"Top Down Proteomics in Native and Denatured Modes"
Professor Neil Kelleher, Northwestern University
"IR-MALDESI Mass Spectrometry Imaging: An Innovative Tool for Visualization of Molecular Distributions"
Milad Nazari, Laboratory of Professor David Muddiman, North Carolina State University, Department of Chemistry
Infrared matrix-assisted laser desorption electrospray ionization (IR-MALDESI) mass spectrometry imaging (MSI) is a powerful analytical platform for the visualization of endogenous and exogenous analytes within tissue sections. In IR-MALDESI analyses, an IR laser ablates a voxel of tissue at each rastered position, providing a complete and reproducible volume of a tissue section to be sampled with subsequent post-ionization of analytes by ESI. IR-MALDESI has been successfully applied to a variety of applications including targeted drug distribution and untargeted metabolic profiling studies. MSI has been primarily used to obtain qualitative information about spatial distribution of analytes; however, absolute quantification of analytes by MSI remains challenging. Through development and optimization of a quantitative MSI workflow, IR-MALDESI MSI provides absolute quantification of small molecule drugs in tissue. MSI variability from tissue microenvironments is reduced with the uniform incorporation of an internal standard for normalization of analyte on a per-voxel basis. Absolute quantification MSI is accomplished through the inclusion of a spatial calibration curve in the MSI analysis allowing direct correlation of observed ion abundance in MSI to absolute analyte concentration.

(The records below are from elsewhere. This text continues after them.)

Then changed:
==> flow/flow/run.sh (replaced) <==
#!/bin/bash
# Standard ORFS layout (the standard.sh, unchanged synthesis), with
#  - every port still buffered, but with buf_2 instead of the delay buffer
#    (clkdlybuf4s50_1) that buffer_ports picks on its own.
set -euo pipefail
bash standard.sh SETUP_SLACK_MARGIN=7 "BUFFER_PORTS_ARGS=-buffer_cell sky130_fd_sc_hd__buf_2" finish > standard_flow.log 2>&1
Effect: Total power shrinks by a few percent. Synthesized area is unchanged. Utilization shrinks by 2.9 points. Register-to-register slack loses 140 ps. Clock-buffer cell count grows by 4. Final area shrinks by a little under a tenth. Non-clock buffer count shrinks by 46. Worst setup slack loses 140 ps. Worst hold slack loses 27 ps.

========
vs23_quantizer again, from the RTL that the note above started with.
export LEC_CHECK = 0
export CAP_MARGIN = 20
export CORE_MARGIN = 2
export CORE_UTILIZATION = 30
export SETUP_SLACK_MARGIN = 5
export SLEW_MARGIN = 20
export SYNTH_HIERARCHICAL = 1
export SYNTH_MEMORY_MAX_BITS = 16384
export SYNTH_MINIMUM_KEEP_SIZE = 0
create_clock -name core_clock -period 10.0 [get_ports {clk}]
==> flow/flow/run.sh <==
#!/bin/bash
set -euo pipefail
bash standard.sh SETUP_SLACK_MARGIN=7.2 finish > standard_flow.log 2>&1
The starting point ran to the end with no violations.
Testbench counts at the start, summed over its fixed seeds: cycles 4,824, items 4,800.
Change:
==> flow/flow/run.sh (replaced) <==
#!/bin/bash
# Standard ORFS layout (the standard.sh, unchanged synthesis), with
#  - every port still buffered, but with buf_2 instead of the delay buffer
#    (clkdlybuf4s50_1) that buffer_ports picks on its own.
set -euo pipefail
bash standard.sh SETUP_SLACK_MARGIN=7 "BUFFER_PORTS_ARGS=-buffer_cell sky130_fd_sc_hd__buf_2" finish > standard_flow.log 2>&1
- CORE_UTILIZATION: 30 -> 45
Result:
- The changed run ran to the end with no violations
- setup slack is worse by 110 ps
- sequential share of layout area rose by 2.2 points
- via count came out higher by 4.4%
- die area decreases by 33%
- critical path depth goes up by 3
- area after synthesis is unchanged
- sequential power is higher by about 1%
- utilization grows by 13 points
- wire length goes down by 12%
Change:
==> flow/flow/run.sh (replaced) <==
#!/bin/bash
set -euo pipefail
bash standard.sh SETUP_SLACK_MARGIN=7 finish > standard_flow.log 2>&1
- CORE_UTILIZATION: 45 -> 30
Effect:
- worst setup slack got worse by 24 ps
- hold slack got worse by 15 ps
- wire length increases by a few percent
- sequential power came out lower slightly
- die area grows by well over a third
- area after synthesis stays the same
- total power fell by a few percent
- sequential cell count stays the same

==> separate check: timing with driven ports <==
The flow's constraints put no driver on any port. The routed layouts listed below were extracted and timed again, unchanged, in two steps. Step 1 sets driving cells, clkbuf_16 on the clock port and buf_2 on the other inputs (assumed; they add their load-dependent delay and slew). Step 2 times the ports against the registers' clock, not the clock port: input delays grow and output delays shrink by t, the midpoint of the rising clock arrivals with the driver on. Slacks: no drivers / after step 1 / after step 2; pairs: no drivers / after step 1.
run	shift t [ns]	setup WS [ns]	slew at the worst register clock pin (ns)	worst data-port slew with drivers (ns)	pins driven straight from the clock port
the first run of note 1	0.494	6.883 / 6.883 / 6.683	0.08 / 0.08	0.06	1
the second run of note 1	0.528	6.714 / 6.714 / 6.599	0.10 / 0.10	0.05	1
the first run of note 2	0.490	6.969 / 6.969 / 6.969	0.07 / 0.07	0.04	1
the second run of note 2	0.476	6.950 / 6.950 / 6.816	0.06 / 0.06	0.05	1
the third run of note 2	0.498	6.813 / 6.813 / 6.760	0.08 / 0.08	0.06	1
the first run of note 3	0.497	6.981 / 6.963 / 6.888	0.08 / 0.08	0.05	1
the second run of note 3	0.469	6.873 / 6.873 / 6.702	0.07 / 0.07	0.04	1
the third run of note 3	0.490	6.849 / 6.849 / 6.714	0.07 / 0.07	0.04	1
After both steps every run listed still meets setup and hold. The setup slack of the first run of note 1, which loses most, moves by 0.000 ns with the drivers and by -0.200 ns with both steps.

Untargeted metabolomic profiling of tissue sections is another exciting application of IR-MALDESI. Metabolite profiles provide valuable information for understanding the biological basis and progression of many diseases. Due to their remarkable structural diversity, different metabolites exhibit significant differences in their ionization efficiency. Therefore, analyzing tissue sections in positive and negative modes is essential for obtaining comprehensive metabolite coverage. To this end, an IR-MALDESI polarity switching MSI method was developed where adjacent voxels were analyzed with opposing polarities. The domestic hen model for spontaneous development of ovarian cancer was used to demonstrate the utility of this method. Differences in spatial distribution and relative abundance of more than 700 lipids and metabolites between healthy and cancerous tissue sections were simultaneously monitored and compared.